=== RECORDS SUPPLIED ===

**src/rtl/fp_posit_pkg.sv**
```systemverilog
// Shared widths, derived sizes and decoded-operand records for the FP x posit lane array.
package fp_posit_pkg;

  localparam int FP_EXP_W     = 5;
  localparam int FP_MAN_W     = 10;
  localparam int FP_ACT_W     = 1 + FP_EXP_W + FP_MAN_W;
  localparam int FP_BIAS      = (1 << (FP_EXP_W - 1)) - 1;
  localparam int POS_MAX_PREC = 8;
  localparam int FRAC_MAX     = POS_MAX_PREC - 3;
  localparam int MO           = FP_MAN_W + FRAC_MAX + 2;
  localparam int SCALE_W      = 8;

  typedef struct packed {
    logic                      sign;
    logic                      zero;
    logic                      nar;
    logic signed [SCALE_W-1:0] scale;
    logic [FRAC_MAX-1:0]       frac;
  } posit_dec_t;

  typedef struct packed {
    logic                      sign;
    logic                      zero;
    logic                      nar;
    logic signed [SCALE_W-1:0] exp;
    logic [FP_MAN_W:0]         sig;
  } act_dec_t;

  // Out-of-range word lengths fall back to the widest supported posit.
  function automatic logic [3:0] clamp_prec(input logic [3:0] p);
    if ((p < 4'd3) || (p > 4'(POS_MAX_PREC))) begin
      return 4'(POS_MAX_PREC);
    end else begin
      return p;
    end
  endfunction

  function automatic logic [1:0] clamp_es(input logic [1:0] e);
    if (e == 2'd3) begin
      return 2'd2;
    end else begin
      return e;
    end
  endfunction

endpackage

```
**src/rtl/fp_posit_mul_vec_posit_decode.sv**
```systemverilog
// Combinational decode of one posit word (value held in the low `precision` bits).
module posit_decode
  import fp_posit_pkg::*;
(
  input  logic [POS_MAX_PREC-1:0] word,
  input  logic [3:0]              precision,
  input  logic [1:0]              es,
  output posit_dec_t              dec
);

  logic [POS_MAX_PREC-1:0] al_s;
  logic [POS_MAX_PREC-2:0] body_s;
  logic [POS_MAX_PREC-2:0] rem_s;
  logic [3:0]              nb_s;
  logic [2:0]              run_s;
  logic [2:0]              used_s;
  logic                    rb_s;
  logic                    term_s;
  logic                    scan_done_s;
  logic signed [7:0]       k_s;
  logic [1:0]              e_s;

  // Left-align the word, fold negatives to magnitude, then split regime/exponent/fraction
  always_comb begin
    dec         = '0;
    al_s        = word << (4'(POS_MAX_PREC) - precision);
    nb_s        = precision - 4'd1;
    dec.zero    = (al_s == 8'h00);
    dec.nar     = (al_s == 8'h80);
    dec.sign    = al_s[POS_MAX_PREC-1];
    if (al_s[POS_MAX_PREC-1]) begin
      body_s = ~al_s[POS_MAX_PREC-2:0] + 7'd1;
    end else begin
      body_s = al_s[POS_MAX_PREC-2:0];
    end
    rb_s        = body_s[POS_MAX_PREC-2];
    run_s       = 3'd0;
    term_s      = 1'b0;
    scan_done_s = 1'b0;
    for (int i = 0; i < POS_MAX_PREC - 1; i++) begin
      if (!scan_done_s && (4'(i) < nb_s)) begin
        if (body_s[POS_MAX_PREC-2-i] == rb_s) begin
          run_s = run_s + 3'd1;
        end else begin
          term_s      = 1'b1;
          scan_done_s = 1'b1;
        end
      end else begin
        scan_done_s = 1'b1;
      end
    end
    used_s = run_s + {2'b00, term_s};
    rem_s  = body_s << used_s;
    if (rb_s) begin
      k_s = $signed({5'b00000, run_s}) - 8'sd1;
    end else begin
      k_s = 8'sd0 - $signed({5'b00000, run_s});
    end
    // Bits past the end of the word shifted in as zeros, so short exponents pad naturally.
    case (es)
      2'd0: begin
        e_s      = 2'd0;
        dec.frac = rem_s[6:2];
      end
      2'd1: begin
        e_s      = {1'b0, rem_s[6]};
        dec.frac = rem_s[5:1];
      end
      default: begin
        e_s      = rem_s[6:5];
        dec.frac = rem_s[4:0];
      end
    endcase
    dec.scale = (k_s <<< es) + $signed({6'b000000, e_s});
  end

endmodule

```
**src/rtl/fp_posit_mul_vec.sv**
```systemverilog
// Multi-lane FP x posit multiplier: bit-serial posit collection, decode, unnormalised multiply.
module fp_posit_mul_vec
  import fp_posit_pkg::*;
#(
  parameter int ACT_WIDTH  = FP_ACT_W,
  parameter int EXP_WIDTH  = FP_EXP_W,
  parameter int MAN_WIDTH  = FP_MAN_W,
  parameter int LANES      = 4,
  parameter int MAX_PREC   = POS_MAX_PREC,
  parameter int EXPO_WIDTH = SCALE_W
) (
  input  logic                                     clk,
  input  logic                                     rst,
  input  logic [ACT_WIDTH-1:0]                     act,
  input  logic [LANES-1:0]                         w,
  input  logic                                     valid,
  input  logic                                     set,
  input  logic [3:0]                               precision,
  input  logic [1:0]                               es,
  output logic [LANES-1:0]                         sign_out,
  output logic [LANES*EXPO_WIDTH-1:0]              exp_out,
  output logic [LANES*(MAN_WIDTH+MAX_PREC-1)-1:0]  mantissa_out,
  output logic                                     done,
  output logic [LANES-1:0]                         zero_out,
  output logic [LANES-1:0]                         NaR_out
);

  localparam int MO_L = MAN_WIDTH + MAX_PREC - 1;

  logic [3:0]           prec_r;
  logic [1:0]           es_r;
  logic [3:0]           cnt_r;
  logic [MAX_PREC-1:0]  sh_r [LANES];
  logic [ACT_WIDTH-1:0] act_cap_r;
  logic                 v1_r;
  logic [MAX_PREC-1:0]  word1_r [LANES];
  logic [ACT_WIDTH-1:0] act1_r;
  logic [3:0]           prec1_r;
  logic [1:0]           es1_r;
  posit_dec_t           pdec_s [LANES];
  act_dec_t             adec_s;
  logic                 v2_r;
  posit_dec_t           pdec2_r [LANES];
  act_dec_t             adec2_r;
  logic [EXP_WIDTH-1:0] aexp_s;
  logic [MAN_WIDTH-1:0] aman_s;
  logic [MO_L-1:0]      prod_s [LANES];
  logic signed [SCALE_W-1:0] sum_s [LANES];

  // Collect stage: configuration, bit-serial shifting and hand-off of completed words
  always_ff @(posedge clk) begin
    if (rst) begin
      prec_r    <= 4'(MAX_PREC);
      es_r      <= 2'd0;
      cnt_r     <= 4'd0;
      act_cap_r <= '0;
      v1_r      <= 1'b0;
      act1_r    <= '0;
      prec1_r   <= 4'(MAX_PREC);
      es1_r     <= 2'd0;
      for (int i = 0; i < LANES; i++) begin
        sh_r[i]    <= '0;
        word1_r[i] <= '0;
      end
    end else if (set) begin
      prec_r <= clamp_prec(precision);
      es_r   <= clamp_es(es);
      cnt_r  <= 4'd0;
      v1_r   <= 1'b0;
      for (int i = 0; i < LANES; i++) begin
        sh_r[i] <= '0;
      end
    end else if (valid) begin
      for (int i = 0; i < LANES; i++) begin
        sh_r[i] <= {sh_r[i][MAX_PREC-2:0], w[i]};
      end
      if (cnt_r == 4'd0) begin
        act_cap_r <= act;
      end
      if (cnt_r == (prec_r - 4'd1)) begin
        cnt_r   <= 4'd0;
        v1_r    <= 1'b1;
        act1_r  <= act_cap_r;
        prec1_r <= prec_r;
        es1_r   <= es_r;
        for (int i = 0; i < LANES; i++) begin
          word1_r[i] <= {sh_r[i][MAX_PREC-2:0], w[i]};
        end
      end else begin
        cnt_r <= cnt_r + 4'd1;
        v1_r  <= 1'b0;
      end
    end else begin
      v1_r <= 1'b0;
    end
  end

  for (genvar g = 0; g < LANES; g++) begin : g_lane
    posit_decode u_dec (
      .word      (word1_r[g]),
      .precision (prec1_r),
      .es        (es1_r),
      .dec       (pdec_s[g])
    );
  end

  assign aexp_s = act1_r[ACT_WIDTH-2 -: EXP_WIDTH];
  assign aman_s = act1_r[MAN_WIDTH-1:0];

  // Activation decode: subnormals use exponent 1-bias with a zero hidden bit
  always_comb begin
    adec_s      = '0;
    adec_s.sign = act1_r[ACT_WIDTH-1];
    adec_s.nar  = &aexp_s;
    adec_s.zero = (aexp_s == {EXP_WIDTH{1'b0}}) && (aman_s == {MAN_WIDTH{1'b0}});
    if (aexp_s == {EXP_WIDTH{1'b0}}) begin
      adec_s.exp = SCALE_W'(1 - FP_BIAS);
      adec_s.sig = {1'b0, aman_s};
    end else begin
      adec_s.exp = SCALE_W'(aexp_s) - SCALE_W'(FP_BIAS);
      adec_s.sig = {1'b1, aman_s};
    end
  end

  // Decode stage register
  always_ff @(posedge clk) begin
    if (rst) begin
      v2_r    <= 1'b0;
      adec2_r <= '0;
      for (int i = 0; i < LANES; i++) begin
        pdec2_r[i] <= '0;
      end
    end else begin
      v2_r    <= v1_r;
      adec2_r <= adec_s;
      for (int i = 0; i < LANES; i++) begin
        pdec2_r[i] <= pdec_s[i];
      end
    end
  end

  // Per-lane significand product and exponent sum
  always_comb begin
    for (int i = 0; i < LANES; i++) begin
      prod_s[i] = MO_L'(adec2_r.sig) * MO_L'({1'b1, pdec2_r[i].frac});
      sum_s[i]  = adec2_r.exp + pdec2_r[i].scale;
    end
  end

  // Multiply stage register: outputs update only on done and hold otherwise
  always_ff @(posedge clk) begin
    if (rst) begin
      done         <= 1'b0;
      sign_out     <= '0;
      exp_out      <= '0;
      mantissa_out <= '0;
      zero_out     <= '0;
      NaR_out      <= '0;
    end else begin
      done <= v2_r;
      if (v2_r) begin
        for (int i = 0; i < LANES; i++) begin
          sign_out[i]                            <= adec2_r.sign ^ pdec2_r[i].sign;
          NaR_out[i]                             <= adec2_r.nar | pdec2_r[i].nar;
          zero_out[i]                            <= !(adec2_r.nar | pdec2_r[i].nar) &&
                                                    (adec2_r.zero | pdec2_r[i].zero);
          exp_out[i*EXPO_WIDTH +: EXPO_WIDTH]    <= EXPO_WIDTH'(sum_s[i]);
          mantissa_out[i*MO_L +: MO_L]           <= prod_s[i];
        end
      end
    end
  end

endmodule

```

===

• _WHAT YOU WILL DO_
In the material above, please find every line that includes the word "stage" and copy it.

• _RESPONSE TO THIS TASK_
  // Collect stage: configuration, bit-serial shifting and hand-off of completed words
  // Decode stage register
  // Multiply stage register: outputs update only on done and hold otherwise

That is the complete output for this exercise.